■ **What the task requires**: Collect all lines containing the word "flip" from the data.

■ **Provided material**:
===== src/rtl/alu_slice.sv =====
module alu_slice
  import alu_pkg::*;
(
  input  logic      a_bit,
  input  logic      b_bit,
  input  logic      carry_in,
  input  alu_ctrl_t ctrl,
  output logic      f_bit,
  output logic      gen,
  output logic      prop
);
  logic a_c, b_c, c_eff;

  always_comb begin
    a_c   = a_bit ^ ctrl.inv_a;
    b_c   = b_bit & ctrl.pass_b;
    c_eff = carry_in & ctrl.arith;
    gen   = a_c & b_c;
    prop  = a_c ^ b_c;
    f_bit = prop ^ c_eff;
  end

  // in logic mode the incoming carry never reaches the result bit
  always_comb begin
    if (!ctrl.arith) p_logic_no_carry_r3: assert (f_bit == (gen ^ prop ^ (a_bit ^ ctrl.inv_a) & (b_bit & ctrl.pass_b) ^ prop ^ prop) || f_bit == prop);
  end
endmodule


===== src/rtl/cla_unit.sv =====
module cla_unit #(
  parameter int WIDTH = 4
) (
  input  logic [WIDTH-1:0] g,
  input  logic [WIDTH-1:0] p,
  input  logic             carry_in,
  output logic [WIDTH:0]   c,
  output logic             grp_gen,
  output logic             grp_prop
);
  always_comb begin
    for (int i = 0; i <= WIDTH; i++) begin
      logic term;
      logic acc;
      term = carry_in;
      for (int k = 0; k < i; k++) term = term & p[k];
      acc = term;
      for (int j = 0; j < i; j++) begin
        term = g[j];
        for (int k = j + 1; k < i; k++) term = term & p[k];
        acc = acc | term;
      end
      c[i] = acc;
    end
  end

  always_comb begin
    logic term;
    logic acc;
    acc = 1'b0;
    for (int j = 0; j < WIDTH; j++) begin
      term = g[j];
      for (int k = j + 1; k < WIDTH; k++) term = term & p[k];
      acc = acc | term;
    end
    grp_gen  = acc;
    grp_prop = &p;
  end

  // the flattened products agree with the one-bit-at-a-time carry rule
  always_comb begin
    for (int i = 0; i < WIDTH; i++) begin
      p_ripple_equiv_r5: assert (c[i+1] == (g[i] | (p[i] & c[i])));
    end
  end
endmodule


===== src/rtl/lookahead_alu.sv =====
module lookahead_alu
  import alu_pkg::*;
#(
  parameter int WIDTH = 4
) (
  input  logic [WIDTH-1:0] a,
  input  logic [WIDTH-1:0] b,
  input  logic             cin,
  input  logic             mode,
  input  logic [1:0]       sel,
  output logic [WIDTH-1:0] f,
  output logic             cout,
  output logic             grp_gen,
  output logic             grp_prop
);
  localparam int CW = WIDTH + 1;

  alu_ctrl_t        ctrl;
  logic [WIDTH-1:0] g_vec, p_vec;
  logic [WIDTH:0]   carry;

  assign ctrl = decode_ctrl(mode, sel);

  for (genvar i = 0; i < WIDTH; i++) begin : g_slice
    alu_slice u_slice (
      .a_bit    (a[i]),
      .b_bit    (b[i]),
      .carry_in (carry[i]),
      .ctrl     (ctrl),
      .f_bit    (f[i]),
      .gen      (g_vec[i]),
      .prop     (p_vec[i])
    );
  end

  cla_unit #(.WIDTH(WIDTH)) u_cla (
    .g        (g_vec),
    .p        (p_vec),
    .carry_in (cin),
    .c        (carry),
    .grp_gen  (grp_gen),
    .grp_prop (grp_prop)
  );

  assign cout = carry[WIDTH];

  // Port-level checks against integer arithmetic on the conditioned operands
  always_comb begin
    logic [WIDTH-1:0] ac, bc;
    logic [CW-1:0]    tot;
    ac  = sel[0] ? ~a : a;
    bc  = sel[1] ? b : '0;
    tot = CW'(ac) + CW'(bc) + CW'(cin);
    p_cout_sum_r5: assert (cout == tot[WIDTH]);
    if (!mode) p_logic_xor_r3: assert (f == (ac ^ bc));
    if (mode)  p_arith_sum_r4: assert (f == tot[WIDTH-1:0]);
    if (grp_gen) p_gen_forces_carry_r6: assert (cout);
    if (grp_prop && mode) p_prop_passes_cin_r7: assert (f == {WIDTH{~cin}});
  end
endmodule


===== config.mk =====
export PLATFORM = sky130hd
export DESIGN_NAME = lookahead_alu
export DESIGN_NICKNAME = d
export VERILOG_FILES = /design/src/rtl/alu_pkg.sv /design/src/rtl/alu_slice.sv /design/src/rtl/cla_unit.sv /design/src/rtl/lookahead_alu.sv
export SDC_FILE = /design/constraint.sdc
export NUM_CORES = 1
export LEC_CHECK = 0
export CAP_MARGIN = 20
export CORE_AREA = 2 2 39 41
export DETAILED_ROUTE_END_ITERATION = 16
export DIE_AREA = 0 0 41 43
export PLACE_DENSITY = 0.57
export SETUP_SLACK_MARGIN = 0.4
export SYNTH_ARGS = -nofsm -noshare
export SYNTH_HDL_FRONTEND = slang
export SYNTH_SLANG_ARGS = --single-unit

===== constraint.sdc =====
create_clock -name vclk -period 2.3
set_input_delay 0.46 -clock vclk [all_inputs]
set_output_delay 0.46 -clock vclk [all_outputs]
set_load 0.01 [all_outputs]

...

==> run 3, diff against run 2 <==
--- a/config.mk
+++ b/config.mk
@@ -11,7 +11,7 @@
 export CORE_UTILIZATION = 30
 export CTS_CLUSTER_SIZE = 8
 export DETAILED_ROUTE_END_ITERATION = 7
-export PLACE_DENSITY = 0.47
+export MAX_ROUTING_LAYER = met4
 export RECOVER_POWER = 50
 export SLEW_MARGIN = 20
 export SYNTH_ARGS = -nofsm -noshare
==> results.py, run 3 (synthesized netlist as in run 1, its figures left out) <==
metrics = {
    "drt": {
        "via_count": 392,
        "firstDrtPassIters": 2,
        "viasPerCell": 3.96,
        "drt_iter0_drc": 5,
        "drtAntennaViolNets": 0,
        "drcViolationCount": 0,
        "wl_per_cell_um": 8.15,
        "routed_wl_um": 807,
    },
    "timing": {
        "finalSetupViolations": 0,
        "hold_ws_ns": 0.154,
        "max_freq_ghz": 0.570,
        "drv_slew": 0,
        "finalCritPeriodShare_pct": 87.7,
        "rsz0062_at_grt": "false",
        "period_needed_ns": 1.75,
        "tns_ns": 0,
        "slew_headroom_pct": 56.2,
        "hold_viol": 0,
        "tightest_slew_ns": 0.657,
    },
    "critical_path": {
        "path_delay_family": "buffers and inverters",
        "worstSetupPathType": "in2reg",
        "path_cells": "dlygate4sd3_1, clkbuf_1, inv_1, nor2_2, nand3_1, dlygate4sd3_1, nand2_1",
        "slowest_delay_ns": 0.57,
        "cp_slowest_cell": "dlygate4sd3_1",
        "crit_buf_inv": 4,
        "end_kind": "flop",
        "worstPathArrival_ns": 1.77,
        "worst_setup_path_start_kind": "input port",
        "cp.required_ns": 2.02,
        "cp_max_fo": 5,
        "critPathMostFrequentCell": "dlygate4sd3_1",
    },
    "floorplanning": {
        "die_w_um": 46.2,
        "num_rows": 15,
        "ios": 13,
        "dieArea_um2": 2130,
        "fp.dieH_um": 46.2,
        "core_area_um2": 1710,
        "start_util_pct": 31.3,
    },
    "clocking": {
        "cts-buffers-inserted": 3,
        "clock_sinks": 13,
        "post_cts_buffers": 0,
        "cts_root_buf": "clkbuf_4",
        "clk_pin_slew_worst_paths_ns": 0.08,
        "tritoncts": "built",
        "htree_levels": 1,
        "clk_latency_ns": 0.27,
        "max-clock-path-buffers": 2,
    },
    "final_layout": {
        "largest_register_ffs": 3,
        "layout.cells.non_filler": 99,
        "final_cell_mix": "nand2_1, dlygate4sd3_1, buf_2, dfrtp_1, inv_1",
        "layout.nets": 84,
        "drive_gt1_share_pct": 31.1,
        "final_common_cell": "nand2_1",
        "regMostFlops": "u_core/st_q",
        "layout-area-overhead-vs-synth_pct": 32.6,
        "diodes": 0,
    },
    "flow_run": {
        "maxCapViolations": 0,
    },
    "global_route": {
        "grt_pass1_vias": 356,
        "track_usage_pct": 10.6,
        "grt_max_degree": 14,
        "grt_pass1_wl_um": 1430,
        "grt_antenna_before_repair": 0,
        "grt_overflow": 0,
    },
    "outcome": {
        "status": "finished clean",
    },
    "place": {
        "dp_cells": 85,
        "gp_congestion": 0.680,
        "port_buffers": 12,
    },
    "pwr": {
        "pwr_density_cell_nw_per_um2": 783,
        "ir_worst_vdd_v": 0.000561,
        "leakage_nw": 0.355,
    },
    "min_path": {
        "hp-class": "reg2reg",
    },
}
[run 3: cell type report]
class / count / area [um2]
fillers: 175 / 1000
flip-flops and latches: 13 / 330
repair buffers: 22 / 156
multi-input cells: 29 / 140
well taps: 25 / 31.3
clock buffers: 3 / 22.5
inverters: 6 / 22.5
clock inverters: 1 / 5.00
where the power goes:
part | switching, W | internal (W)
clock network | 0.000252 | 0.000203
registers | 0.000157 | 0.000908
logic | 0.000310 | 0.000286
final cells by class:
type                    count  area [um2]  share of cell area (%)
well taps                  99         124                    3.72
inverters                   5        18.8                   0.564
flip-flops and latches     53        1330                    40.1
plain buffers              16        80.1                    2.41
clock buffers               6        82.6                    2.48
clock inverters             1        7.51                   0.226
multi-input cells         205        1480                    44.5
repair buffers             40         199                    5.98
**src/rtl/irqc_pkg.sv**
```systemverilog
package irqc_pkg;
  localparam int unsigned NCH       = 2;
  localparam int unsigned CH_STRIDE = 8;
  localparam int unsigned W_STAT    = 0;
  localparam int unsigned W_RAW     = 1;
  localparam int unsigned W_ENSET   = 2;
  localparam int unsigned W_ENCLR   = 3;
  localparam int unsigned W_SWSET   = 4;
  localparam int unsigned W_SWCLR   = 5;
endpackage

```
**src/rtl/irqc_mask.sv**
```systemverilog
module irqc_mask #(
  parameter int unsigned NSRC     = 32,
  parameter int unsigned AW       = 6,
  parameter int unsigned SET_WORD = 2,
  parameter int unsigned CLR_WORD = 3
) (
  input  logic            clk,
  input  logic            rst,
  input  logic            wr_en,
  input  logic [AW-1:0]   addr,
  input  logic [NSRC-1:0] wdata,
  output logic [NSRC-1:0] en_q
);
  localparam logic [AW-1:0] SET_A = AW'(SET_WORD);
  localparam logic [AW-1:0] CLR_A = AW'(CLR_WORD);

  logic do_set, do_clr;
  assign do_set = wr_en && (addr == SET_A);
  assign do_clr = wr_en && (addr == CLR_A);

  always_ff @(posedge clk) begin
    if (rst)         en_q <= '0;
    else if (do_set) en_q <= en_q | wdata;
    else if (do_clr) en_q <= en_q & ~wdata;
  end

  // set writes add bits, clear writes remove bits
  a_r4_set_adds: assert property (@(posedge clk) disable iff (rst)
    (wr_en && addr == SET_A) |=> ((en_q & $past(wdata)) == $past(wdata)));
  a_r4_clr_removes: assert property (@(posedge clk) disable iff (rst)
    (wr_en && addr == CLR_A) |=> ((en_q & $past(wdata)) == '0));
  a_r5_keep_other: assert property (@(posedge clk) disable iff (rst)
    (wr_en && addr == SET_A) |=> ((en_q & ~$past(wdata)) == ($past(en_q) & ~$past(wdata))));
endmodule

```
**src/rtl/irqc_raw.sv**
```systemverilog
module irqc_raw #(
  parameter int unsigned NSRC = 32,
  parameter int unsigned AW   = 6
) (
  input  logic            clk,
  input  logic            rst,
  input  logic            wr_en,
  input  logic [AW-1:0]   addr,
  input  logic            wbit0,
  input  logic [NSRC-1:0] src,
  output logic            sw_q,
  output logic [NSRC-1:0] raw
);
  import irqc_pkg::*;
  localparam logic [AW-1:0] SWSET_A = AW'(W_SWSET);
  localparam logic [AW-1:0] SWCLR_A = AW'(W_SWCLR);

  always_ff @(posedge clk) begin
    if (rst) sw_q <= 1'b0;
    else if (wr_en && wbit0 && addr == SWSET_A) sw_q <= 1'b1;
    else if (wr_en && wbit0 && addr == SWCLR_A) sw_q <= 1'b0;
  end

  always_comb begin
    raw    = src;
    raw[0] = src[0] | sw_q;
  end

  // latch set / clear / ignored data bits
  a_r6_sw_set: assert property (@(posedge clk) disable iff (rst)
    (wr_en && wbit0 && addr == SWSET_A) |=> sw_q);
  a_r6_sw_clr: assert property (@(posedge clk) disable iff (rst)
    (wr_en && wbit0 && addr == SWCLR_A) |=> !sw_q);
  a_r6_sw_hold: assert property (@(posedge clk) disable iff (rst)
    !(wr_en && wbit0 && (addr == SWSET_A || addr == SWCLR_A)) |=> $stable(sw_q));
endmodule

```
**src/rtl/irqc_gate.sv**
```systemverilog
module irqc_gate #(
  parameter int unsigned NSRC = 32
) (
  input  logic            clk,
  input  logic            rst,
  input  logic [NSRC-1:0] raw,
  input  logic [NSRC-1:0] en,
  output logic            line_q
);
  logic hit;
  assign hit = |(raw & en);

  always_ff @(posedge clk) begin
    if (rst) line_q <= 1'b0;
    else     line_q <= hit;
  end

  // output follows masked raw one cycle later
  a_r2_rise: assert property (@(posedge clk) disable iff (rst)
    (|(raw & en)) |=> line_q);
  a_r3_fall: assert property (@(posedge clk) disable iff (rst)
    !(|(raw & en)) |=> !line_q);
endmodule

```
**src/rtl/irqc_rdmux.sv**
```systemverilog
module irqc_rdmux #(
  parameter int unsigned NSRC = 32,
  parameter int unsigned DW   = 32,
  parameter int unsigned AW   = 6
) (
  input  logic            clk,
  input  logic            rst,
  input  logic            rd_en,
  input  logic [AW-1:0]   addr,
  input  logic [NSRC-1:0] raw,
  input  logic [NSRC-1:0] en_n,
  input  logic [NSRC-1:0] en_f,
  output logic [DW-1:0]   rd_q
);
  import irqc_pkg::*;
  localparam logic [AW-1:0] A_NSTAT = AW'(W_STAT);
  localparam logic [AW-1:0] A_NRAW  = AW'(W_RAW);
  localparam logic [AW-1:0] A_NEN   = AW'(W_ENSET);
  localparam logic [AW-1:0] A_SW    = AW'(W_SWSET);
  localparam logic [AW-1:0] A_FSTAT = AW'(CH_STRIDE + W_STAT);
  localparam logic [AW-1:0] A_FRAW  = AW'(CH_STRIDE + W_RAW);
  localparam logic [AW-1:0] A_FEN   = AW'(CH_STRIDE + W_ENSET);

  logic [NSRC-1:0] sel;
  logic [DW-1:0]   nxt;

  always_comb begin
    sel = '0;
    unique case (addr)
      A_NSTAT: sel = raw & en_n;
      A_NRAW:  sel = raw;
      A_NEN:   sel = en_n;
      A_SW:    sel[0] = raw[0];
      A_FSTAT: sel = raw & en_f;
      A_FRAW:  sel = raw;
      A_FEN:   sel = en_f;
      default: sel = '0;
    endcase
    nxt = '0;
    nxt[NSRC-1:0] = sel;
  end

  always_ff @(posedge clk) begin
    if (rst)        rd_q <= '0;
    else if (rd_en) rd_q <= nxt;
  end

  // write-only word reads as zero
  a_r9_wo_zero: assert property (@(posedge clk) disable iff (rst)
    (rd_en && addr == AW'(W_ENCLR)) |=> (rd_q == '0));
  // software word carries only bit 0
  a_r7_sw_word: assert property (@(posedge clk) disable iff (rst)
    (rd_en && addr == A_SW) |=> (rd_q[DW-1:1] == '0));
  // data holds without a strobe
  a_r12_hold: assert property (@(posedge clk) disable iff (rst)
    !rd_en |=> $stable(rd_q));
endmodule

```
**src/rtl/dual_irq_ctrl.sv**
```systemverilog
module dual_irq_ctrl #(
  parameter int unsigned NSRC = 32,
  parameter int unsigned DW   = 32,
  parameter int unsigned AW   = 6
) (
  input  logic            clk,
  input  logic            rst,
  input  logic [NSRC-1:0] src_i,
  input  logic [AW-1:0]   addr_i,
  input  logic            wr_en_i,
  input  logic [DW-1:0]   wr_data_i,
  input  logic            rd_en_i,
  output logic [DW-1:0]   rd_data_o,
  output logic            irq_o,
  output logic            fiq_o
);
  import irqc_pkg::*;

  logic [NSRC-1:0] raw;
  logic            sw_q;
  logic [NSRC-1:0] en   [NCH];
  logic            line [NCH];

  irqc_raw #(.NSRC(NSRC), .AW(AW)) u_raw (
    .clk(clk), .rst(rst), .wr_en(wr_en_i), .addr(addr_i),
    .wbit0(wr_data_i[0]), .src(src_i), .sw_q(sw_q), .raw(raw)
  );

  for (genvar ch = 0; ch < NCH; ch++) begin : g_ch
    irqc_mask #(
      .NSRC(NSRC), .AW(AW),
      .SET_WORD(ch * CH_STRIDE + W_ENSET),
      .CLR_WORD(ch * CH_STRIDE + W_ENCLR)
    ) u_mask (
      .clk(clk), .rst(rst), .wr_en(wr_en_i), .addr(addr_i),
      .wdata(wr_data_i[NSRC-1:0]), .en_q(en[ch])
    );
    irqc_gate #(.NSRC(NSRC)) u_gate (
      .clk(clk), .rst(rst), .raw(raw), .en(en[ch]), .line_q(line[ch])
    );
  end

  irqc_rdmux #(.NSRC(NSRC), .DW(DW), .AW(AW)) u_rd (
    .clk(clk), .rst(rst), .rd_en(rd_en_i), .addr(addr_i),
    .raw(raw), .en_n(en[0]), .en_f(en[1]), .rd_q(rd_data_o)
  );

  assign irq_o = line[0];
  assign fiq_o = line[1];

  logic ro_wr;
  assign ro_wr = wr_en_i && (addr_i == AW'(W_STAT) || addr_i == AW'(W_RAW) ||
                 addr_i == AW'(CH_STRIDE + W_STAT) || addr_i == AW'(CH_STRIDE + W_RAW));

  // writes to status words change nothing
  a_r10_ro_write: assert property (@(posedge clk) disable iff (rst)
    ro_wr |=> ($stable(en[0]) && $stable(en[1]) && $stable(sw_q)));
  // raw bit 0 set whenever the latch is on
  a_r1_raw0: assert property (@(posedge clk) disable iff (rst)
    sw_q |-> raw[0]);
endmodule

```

■ **Result for this exercise**:
flip-flops and latches: 13 / 330
flip-flops and latches     53        1330                    40.1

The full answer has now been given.